Margins of agricultural fields as habitats for pollinating insects

  • Published source details Lagerlöf J., Stark J. & Svensson B. (1992) Margins of agricultural fields as habitats for pollinating insects. Agriculture, Ecosystems & Environment, 40, 117-124.

Actions

This study is summarised as evidence for the following.

Action Category

Plant grass buffer strips/margins around arable or pasture fields

Action Link
Butterfly and Moth Conservation

Create uncultivated margins around intensive arable or pasture fields

Action Link
Butterfly and Moth Conservation
  1. Plant grass buffer strips/margins around arable or pasture fields

    A site comparison study in 1989 on an arable farm in central Sweden (Lagerlöf et al. 1992) reported that sown grass margins had a higher abundance but similar species richness of butterflies and moths to uncultivated margins. Results were not tested for statistical significance. Over two months, more butterflies and moths were recorded in two sown grass margins (58–75 individuals) than in two uncultivated margins (38–44 individuals), but the number of species was similar (sown: 6 species; uncultivated: 7 species). Fewer butterflies (24 individuals) of more species (8 species) were recorded in a species-rich pasture. Four existing field margins and a species-rich pasture were compared. Two margins were sown (one with a mixture of legumes dominated by white melilot Melilota alba, the other with clover and ley grasses dominated by red clover Trifolium pratense) and two were uncultivated (one with diverse weeds, the other with diverse herbs and grasses on a ditch bank). From 19 June–22 August 1989, butterflies and moths were recorded in the morning and evening at each site, three times/week.

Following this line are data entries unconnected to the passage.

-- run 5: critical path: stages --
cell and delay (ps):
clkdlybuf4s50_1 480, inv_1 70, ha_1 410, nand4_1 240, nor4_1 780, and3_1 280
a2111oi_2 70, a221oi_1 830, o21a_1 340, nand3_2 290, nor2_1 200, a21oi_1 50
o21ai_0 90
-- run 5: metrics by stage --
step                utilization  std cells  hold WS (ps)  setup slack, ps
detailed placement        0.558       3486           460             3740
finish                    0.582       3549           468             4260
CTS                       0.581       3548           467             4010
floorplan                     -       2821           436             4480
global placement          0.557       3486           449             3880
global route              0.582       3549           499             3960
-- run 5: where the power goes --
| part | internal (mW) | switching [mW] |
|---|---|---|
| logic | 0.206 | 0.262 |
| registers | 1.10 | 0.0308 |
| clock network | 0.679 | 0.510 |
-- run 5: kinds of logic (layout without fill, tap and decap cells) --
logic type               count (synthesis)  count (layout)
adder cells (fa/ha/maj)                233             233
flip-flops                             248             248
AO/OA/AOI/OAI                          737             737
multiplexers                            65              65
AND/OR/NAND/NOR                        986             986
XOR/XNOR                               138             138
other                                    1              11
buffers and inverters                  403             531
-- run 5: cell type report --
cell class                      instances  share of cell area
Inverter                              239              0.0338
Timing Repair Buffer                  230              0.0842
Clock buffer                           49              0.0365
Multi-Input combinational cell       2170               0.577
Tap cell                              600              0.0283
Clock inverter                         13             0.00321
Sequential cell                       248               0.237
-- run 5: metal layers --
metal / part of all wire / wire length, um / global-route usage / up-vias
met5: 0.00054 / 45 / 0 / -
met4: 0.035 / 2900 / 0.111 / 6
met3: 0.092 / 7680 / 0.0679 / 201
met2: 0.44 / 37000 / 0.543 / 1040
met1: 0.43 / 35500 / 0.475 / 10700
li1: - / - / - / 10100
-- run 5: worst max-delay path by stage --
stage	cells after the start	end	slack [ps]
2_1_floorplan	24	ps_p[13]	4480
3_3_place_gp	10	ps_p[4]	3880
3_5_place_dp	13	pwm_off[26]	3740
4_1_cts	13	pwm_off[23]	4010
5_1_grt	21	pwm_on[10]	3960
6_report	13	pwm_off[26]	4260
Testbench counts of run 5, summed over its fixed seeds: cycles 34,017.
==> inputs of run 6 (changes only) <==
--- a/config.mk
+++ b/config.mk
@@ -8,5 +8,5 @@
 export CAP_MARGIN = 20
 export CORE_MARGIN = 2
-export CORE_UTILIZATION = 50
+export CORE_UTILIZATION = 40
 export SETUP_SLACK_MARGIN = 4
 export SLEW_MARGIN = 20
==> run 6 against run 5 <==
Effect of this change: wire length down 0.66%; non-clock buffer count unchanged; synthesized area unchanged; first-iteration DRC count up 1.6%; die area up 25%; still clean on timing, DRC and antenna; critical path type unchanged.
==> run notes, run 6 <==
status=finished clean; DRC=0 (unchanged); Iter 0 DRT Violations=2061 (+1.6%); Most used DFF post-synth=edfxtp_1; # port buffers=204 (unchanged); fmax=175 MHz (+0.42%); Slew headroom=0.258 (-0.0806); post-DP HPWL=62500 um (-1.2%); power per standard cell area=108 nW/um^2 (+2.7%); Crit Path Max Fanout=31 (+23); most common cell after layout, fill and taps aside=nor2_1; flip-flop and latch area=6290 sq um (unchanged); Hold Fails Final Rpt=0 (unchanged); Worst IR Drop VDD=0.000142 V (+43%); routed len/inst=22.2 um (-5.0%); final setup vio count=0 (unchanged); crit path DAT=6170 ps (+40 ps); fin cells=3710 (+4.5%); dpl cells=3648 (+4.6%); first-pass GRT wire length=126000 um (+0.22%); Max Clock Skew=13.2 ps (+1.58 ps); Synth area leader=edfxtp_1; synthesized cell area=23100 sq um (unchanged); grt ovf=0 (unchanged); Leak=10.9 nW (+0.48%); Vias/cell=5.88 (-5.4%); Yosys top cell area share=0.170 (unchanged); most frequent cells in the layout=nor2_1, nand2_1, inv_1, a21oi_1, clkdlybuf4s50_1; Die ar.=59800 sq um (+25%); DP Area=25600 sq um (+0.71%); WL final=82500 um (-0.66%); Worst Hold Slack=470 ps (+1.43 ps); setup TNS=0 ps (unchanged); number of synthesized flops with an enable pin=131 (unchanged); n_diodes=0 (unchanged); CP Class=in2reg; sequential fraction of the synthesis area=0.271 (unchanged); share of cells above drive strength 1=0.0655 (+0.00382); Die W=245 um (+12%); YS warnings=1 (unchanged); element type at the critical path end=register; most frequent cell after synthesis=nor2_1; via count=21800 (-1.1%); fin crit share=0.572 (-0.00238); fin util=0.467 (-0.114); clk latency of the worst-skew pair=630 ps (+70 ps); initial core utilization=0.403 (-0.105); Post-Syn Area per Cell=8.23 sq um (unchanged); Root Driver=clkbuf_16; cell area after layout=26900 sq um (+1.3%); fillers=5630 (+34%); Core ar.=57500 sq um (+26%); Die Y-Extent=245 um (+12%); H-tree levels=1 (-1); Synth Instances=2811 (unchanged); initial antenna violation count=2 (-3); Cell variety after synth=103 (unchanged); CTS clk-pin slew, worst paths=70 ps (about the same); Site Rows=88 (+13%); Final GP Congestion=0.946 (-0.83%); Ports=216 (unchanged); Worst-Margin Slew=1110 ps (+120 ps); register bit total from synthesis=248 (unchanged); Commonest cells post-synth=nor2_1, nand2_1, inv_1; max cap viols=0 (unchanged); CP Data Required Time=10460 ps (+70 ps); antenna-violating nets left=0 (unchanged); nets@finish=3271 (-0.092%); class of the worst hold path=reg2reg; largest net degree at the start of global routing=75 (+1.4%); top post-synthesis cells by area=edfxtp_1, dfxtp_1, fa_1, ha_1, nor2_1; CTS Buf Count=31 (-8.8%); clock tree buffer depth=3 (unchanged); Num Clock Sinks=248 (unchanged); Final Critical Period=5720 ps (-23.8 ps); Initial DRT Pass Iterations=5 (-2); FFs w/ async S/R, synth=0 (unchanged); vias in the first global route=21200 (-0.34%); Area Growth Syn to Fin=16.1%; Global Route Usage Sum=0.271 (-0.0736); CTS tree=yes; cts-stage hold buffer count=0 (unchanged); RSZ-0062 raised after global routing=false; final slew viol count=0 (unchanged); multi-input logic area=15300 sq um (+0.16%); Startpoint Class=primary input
This is an optimization exercise on Yosys and OpenROAD, whose aim is small area, not a production implementation. The RTL was checked by simulation tests, not by an equivalence proof against the original design. Power and IR drop assume default switching activity.

## JK
Design jbeat_crc, start of the top module:
module jbeat_crc (
  input  wire        clk,
  input  wire        rst,
  input  wire        req_valid,
  input  wire        req_write,
  input  wire [3:0]  req_addr,
  input  wire [31:0] req_wdata,
  output reg         rsp_valid,
  output wire [31:0] rsp_rdata,
  input  wire [31:0] len_src,
  input  wire [31:0] len_tgt,
  input  wire [31:0] len_pat,
  output reg         mem_en,
  output reg         mem_we,
  output reg  [1:0]  mem_sel,
  output wire [29:0] mem_addr,
  output reg  [3:0]  mem_wstrb,
  output wire [31:0] mem_wdata,
  input  wire [31:0] mem_rdata
);
Size: about 2000 cells after synthesis, roughly 440 flip-flops, about 270 I/O pins.
export LEC_CHECK = 0
export ABC_AREA = 1
export CAP_MARGIN = 20
export CORE_MARGIN = 2
export CORE_UTILIZATION = 40
export CTS_CLUSTER_DIAMETER = 80
export CTS_CLUSTER_SIZE = 30
export PLACE_DENSITY = 0.6
export SLEW_MARGIN = 20
create_clock -name core_clock -period 7.0 [get_ports {clk}]
run.sh (not shown) runs the stock make flow with config.mk's settings and CLKGATE_MAP_FILE= SYNTH_SCRIPT=/design/flow/synth_recipe.tcl, a recipe that flattens the netlist after the stock synthesis.
What MS does differently from JK at the input level:
Settings: CAP_MARGIN now 0, was 20; SLEW_MARGIN now 0, was 20.
==> flow/flow/run.sh (new file) <==
#!/bin/bash
# The standard layout (standard.sh) with three changes that do not touch what
# is built or measured:
#  - synthesis maps the logic with an area-oriented ABC script (abc_area.script
#    here, in a copy of the ORFS scripts folder; the registers are mapped
#    before ABC runs, so they are the standard synthesis's);
#  - every input and output port is buffered with sky130_fd_sc_hd__buf_1;
#  - CTS inserts no dummy loads.
# Each tool's output goes to the ORFS logs under orfs/logs; make's own output
# goes to standard_flow.log here.
set -euo pipefail
here=$(pwd)
rm -rf "$here/scripts"
cp -r "$FLOW_HOME/scripts" "$here/scripts"
cp "$here/flow/abc_area.script" "$here/scripts/abc_area.script"
bash standard.sh finish \
  "SCRIPTS_DIR=$here/scripts" \
  'BUFFER_PORTS_ARGS=-buffer_cell sky130_fd_sc_hd__buf_1' \
  'CTS_ARGS=-sink_clustering_enable -repair_clock_nets -sink_clustering_size 30 -sink_clustering_max_diameter 80 -dont_use_dummy_load' \
  > standard_flow.log 2>&1
==> flow/flow/abc_area.script (new file) <==
strash
dch
amap
==> flow/standard.sh (new file) <==
#!/bin/bash
# synth_recipe.tcl (not shown) runs the flow's synth.tcl, then flattens the netlist and writes it again
# the make line also repeats each setting of config.mk as NAME=value (left out here)
make -C /OpenROAD-flow-scripts/flow DESIGN_CONFIG=/design/flow/config.mk WORK_HOME=/design/flow/orfs CLKGATE_MAP_FILE= SYNTH_SCRIPT=/design/flow/synth_recipe.tcl "${@:-finish}"
removed: flow/run.sh
Notes after the runs:
Each of the runs, namely JK and MS, reached the end of the flow and came out clean.
Going from JK to MS, clock latency on the worst-skew pair shrinks by 20 ps.
Compared with JK, in MS switching part of the total power decreased 0.22 points; accumulated negative setup slack neither gained nor lost much; tightest hold margin decreased by 19 ps relative to the old numbers; routed wire length lost 6400 um.
In the flow results for JK and MS, the area of the core is larger on JK.
Background: an optimization exercise with open tools, aiming at small area, a short achievable clock period and few clock cycles. Do not read the settings as production practice. Only simulation tests tie the RTL to the original design; equivalence was not proved.

==> flow/design.v <==
module omd_round (
    input  wire               sign,
    input  wire signed [13:0] bexp,
    input  wire        [54:0] sig,
    output wire        [63:0] result
);
    wire        norm  = (bexp >= 14'sd1);
    wire [13:0] rsh_f = 14'd1 - bexp;
    wire [5:0]  rsh   = norm ? 6'd0 : ((|rsh_f[13:6]) ? 6'd63 : rsh_f[5:0]);
    wire [54:0] sh    = sig >> rsh;
    wire [54:0] lmask = ~({55{1'b1}} << rsh);
    wire        stk   = sh[0] | (|(sig & lmask));
    wire [10:0] efield = norm ? bexp[10:0] : 11'd0;
    wire [62:0] pk     = {efield, sh[53:2]};
    wire        inc    = sh[1] & (stk | sh[2]);
    wire [62:0] rounded = pk + {62'd0, inc};
    wire ovf = (bexp >= 14'sd2047);
    assign result = ovf ? {sign, 11'h7ff, 52'd0} : {sign, rounded};
endmodule
What follows belongs to an exercise in optimizing a design on an open flow for small area, a short achievable clock period and few clock cycles; a production flow would make more cautious choices. Only simulation tests tie the RTL to the original design; equivalence was not proved. Power and IR drop assume default switching activity.

[flow/design.v]
module rob_unit #(
    parameter MAX_CAP = 16
) (
    input  wire         clk,
    input  wire         rst,           
    input  wire [31:0]  cfg_rob_cap,   
    input  wire         cmd_valid,
    output wire         cmd_ready,
    input  wire [189:0] cmd,
    output reg          rsp_valid,
    output reg          rsp_ok,
    output reg  [185:0] rsp_val
);
    localparam PW = 4;
    localparam N  = 16;
    localparam DW = 154;    
    localparam [3:0] OP_CHECK_SPACE = 4'h4;
    localparam [3:0] OP_INSERT      = 4'h5;
    localparam [3:0] OP_MARK_EXEC   = 4'h6;
    localparam [3:0] OP_MARK_READY  = 4'h7;
    localparam [3:0] OP_CHECK_READY = 4'h8;
    localparam [3:0] OP_CHECK_HEAD  = 4'h9;
    localparam [3:0] OP_WAKEUP      = 4'hA;
    localparam [3:0] OP_REMOVE_HEAD = 4'hB;
    localparam [3:0] OP_RD_STAT     = 4'hC;
    localparam S1_RDY = 72;
    localparam S1_TAG = 73;    
    localparam S2_RDY = 113;
    localparam S2_TAG = 114;   
    assign cmd_ready = 1'b1;
    reg [PW:0]    rob_cap;
    reg [PW-1:0]  rob_head;
    reg [PW-1:0]  rob_tail;
    reg [N-1:0]   head_oh;
    reg [N-1:0]   tail_oh;
    reg           wrapped;
    reg [N-1:0]   ent_valid;
    reg [N-1:0]   ent_ready;
    reg [DW-1:0]  ent_inst [0:N-1];
    reg          v_q;
    reg [185:0]  cmd_q;       
    reg [3:0]    op_q;
    reg          mtag_ok_q;   
    reg          ttag_ok_q;   
    wire [31:0] in_mtag = cmd[189:158];
    wire [31:0] in_ttag = cmd[35:4];
    always @(posedge clk) begin
        v_q       <= cmd_valid & ~rst;
        op_q      <= cmd[3:0];
        cmd_q     <= cmd[189:4];
        mtag_ok_q <= (in_mtag[31:PW] == 0) && ({1'b0, in_mtag[PW-1:0]} < rob_cap);
        ttag_ok_q <= (in_ttag[31:PW] == 0) && ({1'b0, in_ttag[PW-1:0]} < rob_cap);
    end
    wire [185:0]  inst  = cmd_q;
    wire [31:0]   tag_t = cmd_q[31:0];
    wire [PW-1:0] idx_i = cmd_q[154 +: PW];
    wire [PW-1:0] idx_t = cmd_q[PW-1:0];
    wire [7:0]    csr   = cmd_q[7:0];
    wire is_space  = v_q & (op_q == OP_CHECK_SPACE);
    wire is_insert = v_q & (op_q == OP_INSERT);
    wire is_mexec  = v_q & (op_q == OP_MARK_EXEC);
    wire is_mready = v_q & (op_q == OP_MARK_READY);
    wire is_cready = v_q & (op_q == OP_CHECK_READY);
    wire is_chead  = v_q & (op_q == OP_CHECK_HEAD);
    wire is_wakeup = v_q & (op_q == OP_WAKEUP);
    wire is_remove = v_q & (op_q == OP_REMOVE_HEAD);
    wire is_rdstat = v_q & (op_q == OP_RD_STAT);
    wire tail_free  = ~|(ent_valid & tail_oh);
    wire head_ready = |(ent_valid & ent_ready & head_oh);
    wire [N-1:0] idx_i_oh = {{(N-1){1'b0}}, 1'b1} << idx_i;
    wire [N-1:0] idx_t_oh = {{(N-1){1'b0}}, 1'b1} << idx_t;
    wire mark_hit  = mtag_ok_q & |(ent_valid & idx_i_oh);
    wire cready_v  = ttag_ok_q & |(ent_valid & ent_ready & idx_t_oh);
    wire do_insert = is_insert & tail_free;
    wire do_remove = is_remove & head_ready;
    wire [N-1:0] wr_en  = do_insert ? tail_oh : {N{1'b0}};
    wire [N-1:0] rm_en  = do_remove ? head_oh : {N{1'b0}};
    wire [N-1:0] mr_en  = (is_mready & mark_hit) ? idx_i_oh : {N{1'b0}};
    wire [PW-1:0] cap_m1 = rob_cap[PW-1:0] - 1'b1;
    wire tail_wrap = (rob_tail == cap_m1);
    wire head_wrap = (rob_head == cap_m1);
    wire head_written = wrapped | (rob_head != rob_tail);
    wire [N-1:0] rd_sel = (is_remove & head_written) ? head_oh : {N{1'b0}};
    reg [DW-1:0] rd_data;
    integer k;
    always @(*) begin
        rd_data = {DW{1'b0}};
        for (k = 0; k < N; k = k + 1)
            rd_data = rd_data | (ent_inst[k] & {DW{rd_sel[k]}});
    end
    wire [N-1:0] wk1, wk2;
    genvar g;
    generate
        for (g = 0; g < N; g = g + 1) begin : g_ent
            assign wk1[g] = is_wakeup & ent_valid[g] & (ent_inst[g][S1_TAG +: 32] == tag_t);
            assign wk2[g] = is_wakeup & ent_valid[g] & (ent_inst[g][S2_TAG +: 32] == tag_t);
            always @(posedge clk) begin
                if (wr_en[g]) begin
                    ent_inst[g] <= inst[DW-1:0];
                end else begin
                    if (wk1[g]) ent_inst[g][S1_RDY] <= 1'b1;
                    if (wk2[g]) ent_inst[g][S2_RDY] <= 1'b1;
                end
            end
        end
    endgenerate
    always @(posedge clk) begin
        if (rst) begin
            rob_cap   <= cfg_rob_cap[PW:0];
            rob_head  <= {PW{1'b0}};
            rob_tail  <= {PW{1'b0}};
            head_oh   <= {{(N-1){1'b0}}, 1'b1};
            tail_oh   <= {{(N-1){1'b0}}, 1'b1};
            wrapped   <= 1'b0;
            ent_valid <= {N{1'b0}};
            ent_ready <= {N{1'b0}};
            rsp_valid <= 1'b0;
        end else begin
            rsp_valid <= v_q;
            ent_valid <= (ent_valid & ~rm_en) | wr_en;
            ent_ready <= (ent_ready & ~rm_en & ~wr_en) | mr_en;
            if (do_insert) begin
                rob_tail <= tail_wrap ? {PW{1'b0}} : rob_tail + 1'b1;
                tail_oh  <= tail_wrap ? {{(N-1){1'b0}}, 1'b1} : {tail_oh[N-2:0], 1'b0};
                if (tail_wrap) wrapped <= 1'b1;
            end
            if (do_remove) begin
                rob_head <= head_wrap ? {PW{1'b0}} : rob_head + 1'b1;
                head_oh  <= head_wrap ? {{(N-1){1'b0}}, 1'b1} : {head_oh[N-2:0], 1'b0};
            end
        end
    end
    reg        ok_n;
    reg [31:0] lo_n;
    always @(*) begin
        ok_n = 1'b1;
        lo_n = 32'd0;
        case (op_q)
            OP_CHECK_SPACE: lo_n[0] = tail_free;
            OP_INSERT: begin
                if (tail_free) lo_n[PW-1:0] = rob_tail;
                else begin ok_n = 1'b0; lo_n = 32'hFFFF_FFFF; end
            end
            OP_MARK_EXEC, OP_MARK_READY: ok_n = mark_hit;
            OP_CHECK_READY: lo_n[0] = cready_v;
            OP_CHECK_HEAD:  lo_n[0] = head_ready;
            OP_WAKEUP: ;
            OP_REMOVE_HEAD: ;
            OP_RD_STAT: begin
                case (csr)
                    8'h04:   lo_n[PW:0]   = rob_cap;
                    8'h25:   lo_n[PW-1:0] = rob_head;
                    8'h26:   lo_n[PW-1:0] = rob_tail;
                    default: ok_n = 1'b0;
                endcase
            end
            default: ok_n = 1'b0;
        endcase
    end
    always @(posedge clk) begin
        rsp_ok            <= ok_n;
        rsp_val[31:0]     <= lo_n | rd_data[31:0];
        rsp_val[153:32]   <= rd_data[153:32];
        rsp_val[185:154]  <= {{(32-PW){1'b0}}, (is_remove & head_written) ? rob_head : {PW{1'b0}}};
    end
endmodule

    (Summarised by: Andrew Bladon)

  2. Create uncultivated margins around intensive arable or pasture fields

    A site comparison study in 1989 on an arable farm in central Sweden (Lagerlöf et al. 1992) reported that uncultivated margins had a lower abundance but similar species richness of butterflies and moths to sown margins. Results were not tested for statistical significance. Over two months, fewer butterflies and moths were recorded in two uncultivated field margins (38–44 individuals) than in two sown margins (58–75 individuals), but the number of species was similar (uncultivated: 7 species; sown: 6 species). Fewer butterflies (24 individuals) of more species (8 species) were recorded in a species-rich pasture. Four existing field margins and a species-rich pasture were compared. Two margins were uncultivated (one with diverse weeds, the other with diverse herbs and grasses on a ditch bank) and two were sown (one with a mixture of legumes dominated by white melilot Melilota alba, the other with clover and ley grasses dominated by red clover Trifolium pratense). From 19 June–22 August 1989, butterflies and moths were recorded in the morning and evening at each site, three times/week.